> **Try it**: Show all lines below holding the string "constraint".

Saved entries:
::::

Background: an optimization exercise with open tools, aiming at small area. Do not read the settings as production practice.
Power is estimated from default activity; no workload was simulated.

// Top_1553B_APB
module Top_1553B_APB
(
  APB_CLK,
  APB_RESETn,
  APB_RDATA,
  APB_READY,
  APB_SLVERR,
  APB_STRB,
  APB_PROT,
  APB_ADDR,
  APB_ENABLE,
  APB_WRITE,
  APB_WDATA,
  APB_SEL,
  rx0_1553,
  tx0_1553,
  tx0_en,
  rx1_1553,
  tx1_1553,
  tx1_en
);
Size: about 1500 flip-flops, roughly 0.038 mm² of cells after synthesis.
export LEC_CHECK = 0
export CAP_MARGIN = 20
export CORE_MARGIN = 2
export CORE_UTILIZATION = 70
export CTS_BUF_LIST = sky130_fd_sc_hd__clkbuf_8
export CTS_CLUSTER_DIAMETER = 60
export CTS_CLUSTER_SIZE = 16
export SLEW_MARGIN = 20
create_clock -name core_clock -period 10.0 [get_ports {APB_CLK}]
standard.sh (not shown) runs the stock make flow with config.mk's settings and CLKGATE_MAP_FILE= SYNTH_SCRIPT=/design/flow/synth_recipe.tcl, a recipe that flattens the netlist after the stock synthesis.
==> flow/flow/run.sh <==
#!/bin/bash
set -euo pipefail
W=$(pwd)

# synthesis script: the standard flow's, with the ABC call pointed at the area script
{
  cat <<'TCL'
proc abc {args} {
  set i [lsearch -exact $args -script]
  if {$i >= 0} { lset args [expr {$i + 1}] $::env(AREA_ABC_SCRIPT) }
  yosys abc {*}$args
}
TCL
  cat "$W/synth_recipe.tcl"
} > "$W/area_synth.tcl"
export AREA_ABC_SCRIPT="$W/flow/area.script"

CTS="-sink_clustering_enable -repair_clock_nets -sink_clustering_size 16 -sink_clustering_max_diameter 60 -buf_list sky130_fd_sc_hd__clkbuf_8 -dont_use_dummy_load"
sed -E "s#SYNTH_SCRIPT=[^ ]+#SYNTH_SCRIPT=$W/area_synth.tcl 'BUFFER_PORTS_ARGS=-buffer_cell sky130_fd_sc_hd__buf_1' 'CTS_ARGS=$CTS'#" "$W/standard.sh" > "$W/area_standard.sh"
grep -q "SYNTH_SCRIPT=$W/area_synth.tcl" "$W/area_standard.sh"

bash "$W/area_standard.sh" > "$W/flow_make.log" 2>&1
==> flow/flow/area.script <==
strash
&get -n
&st
&dch
&nf -R 100 -C 32 -F 8
&st
&dch
&nf -R 100 -C 32 -F 8
&put
topo
The baseline passed the timing, DRC and antenna checks.
==> next run, changes <==
==> flow/flow/run.sh (replaced) <==
#!/bin/bash
set -euo pipefail
W=$(pwd)

# synthesis script: the standard flow's, with the ABC call pointed at the area script
{
  cat <<'TCL'
proc abc {args} {
  set i [lsearch -exact $args -script]
  if {$i >= 0} { lset args [expr {$i + 1}] $::env(AREA_ABC_SCRIPT) }
  yosys abc {*}$args
}
TCL
  cat "$W/synth_recipe.tcl"
} > "$W/area_synth.tcl"
export AREA_ABC_SCRIPT="$W/flow/area.script"

# standard.sh with the synthesis script replaced,
# and the port buffers made with the smallest buffer cell
sed -E "s#SYNTH_SCRIPT=[^ ]+#SYNTH_SCRIPT=$W/area_synth.tcl 'BUFFER_PORTS_ARGS=-buffer_cell sky130_fd_sc_hd__buf_1'#" "$W/standard.sh" > "$W/area_standard.sh"
grep -q "SYNTH_SCRIPT=$W/area_synth.tcl" "$W/area_standard.sh"

bash "$W/area_standard.sh" > "$W/flow_make.log" 2>&1
Settings changed: CORE_UTILIZATION 70 to 80.
Clock skew falls by 18 ps. Combinational power rises by 4.2%. Fmax rises by 1.7%. Final area rises by 0.35%. Via count rises by 4.1%. Area after synthesis does not change. Sequential power is about the same. Setup slack improves by 110 ps. Utilization rises by 11 points.
No functional check of the RTL was part of any run of this note.

========
Setup of job 101:
Starting RTL as in the previous note.
==> flow/config.mk <==
export PLATFORM = sky130hd
export DESIGN_NAME = Top_1553B_APB
export DESIGN_NICKNAME = Top_1553B_APB
export VERILOG_FILES = /design/flow/design.v
export SDC_FILE = /design/flow/constraint.sdc
export NUM_CORES = 4
export LEC_CHECK = 0
export CAP_MARGIN = 20
export CORE_MARGIN = 2
export CORE_UTILIZATION = 70
export CTS_BUF_LIST = sky130_fd_sc_hd__clkbuf_8
export CTS_CLUSTER_DIAMETER = 60
export CTS_CLUSTER_SIZE = 16
export SLEW_MARGIN = 20
==> flow/constraint.sdc <==
create_clock -name core_clock -period 10.0 [get_ports {APB_CLK}]
set_input_delay 2.0000 -clock core_clock [delete_from_list [all_inputs] [get_ports {APB_CLK}]]
set_output_delay 2.0000 -clock core_clock [all_outputs]
set_load 0.01 [all_outputs]
==> flow/flow/run.sh <==
#!/bin/bash
set -euo pipefail
W=$(pwd)

# synthesis script: the standard flow's, with the ABC call pointed at the area script
{
  cat <<'TCL'
proc abc {args} {
  set i [lsearch -exact $args -script]
  if {$i >= 0} { lset args [expr {$i + 1}] $::env(AREA_ABC_SCRIPT) }
  yosys abc {*}$args
}
TCL
  cat "$W/synth_recipe.tcl"
} > "$W/area_synth.tcl"
export AREA_ABC_SCRIPT="$W/flow/area.script"

CTS="-sink_clustering_enable -repair_clock_nets -sink_clustering_size 20 -sink_clustering_max_diameter 60 -buf_list {sky130_fd_sc_hd__clkbuf_8 sky130_fd_sc_hd__clkbuf_16} -dont_use_dummy_load"
sed -E "s#SYNTH_SCRIPT=[^ ]+#SYNTH_SCRIPT=$W/area_synth.tcl 'BUFFER_PORTS_ARGS=-buffer_cell sky130_fd_sc_hd__buf_1' 'CTS_ARGS=$CTS'#" "$W/standard.sh" > "$W/area_standard.sh"
grep -q "SYNTH_SCRIPT=$W/area_synth.tcl" "$W/area_standard.sh"

bash "$W/area_standard.sh" > "$W/flow_make.log" 2>&1
Scripts as last shown in full above: flow/flow/area.script
The inputs of job 102 differ from those of job 101 as listed below.
diff --git a/flow/flow/run.sh b/flow/flow/run.sh
--- a/flow/flow/run.sh
+++ b/flow/flow/run.sh
@@ -18,2 +18,3 @@
-CTS="-sink_clustering_enable -repair_clock_nets -sink_clustering_size 20 -sink_clustering_max_diameter 60 -buf_list {sky130_fd_sc_hd__clkbuf_8 sky130_fd_sc_hd__clkbuf_16} -dont_use_dummy_load"
-sed -E "s#SYNTH_SCRIPT=[^ ]+#SYNTH_SCRIPT=$W/area_synth.tcl 'BUFFER_PORTS_ARGS=-buffer_cell sky130_fd_sc_hd__buf_1' 'CTS_ARGS=$CTS'#" "$W/standard.sh" > "$W/area_standard.sh"
+# standard.sh with the synthesis script replaced,
+# and the port buffers made with the smallest buffer cell
+sed -E "s#SYNTH_SCRIPT=[^ ]+#SYNTH_SCRIPT=$W/area_synth.tcl 'BUFFER_PORTS_ARGS=-buffer_cell sky130_fd_sc_hd__buf_1'#" "$W/standard.sh" > "$W/area_standard.sh"
In job 102 relative to job 101, number of filler instances in the final layout had gone up by a few percent. Compare job 101 and job 102 | clock latency on the worst-skew pair lower: job 101. Relative contribution of the clock network to total power (lower): job 102. Diff job 101..job 102 | sequential logic power | negligible. Total vias in the final route across job 101 and job 102: no real change. The number of antenna diodes in job 102 sits 1 above the value recorded for job 101. Sort job 101 and job 102 by post-route cell area asc -> top: job 102. Against job 101, internal power of the cells in job 102 fell by a few percent. In job 102, the worst hold slack came out 0.030 ns above the value in job 101.
Function was not checked in any run of this note: the RTL went through the layout flow alone.

[static timing again, ports no longer ideal]
The results above use ideal ports. As a check the final layouts listed here were re-extracted and re-timed, cells and wires unchanged. Step 1 sets driving cells, clkbuf_16 on the clock port and buf_2 on the other inputs (assumed; they add their load-dependent delay and slew). Step 2, shift: input delay + t, output delay - t, t = (earliest + latest rising clock arrival at the registers) / 2. This alone moves slack from input paths to output paths. a / b / c = ideal ports / drivers / drivers and shift; a / b = the first two.
run | t, ns | setup slack, ns | worst register clock-pin slew, ns
the first run of note 1 | 0.741 | 3.211 / 3.153 / 3.894 | 0.10 / 0.10
the second run of note 1 | 0.789 | 3.323 / 3.267 / 4.056 | 0.11 / 0.11
job 101 | 0.660 | 3.364 / 3.303 / 3.963 | 0.08 / 0.08
job 102 | 0.764 | 3.248 / 3.192 / 3.957 | 0.11 / 0.11
After both steps setup and hold are still met in every run listed.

::::

> **Answer to the exercise**:
export SDC_FILE = /design/flow/constraint.sdc
==> flow/constraint.sdc <==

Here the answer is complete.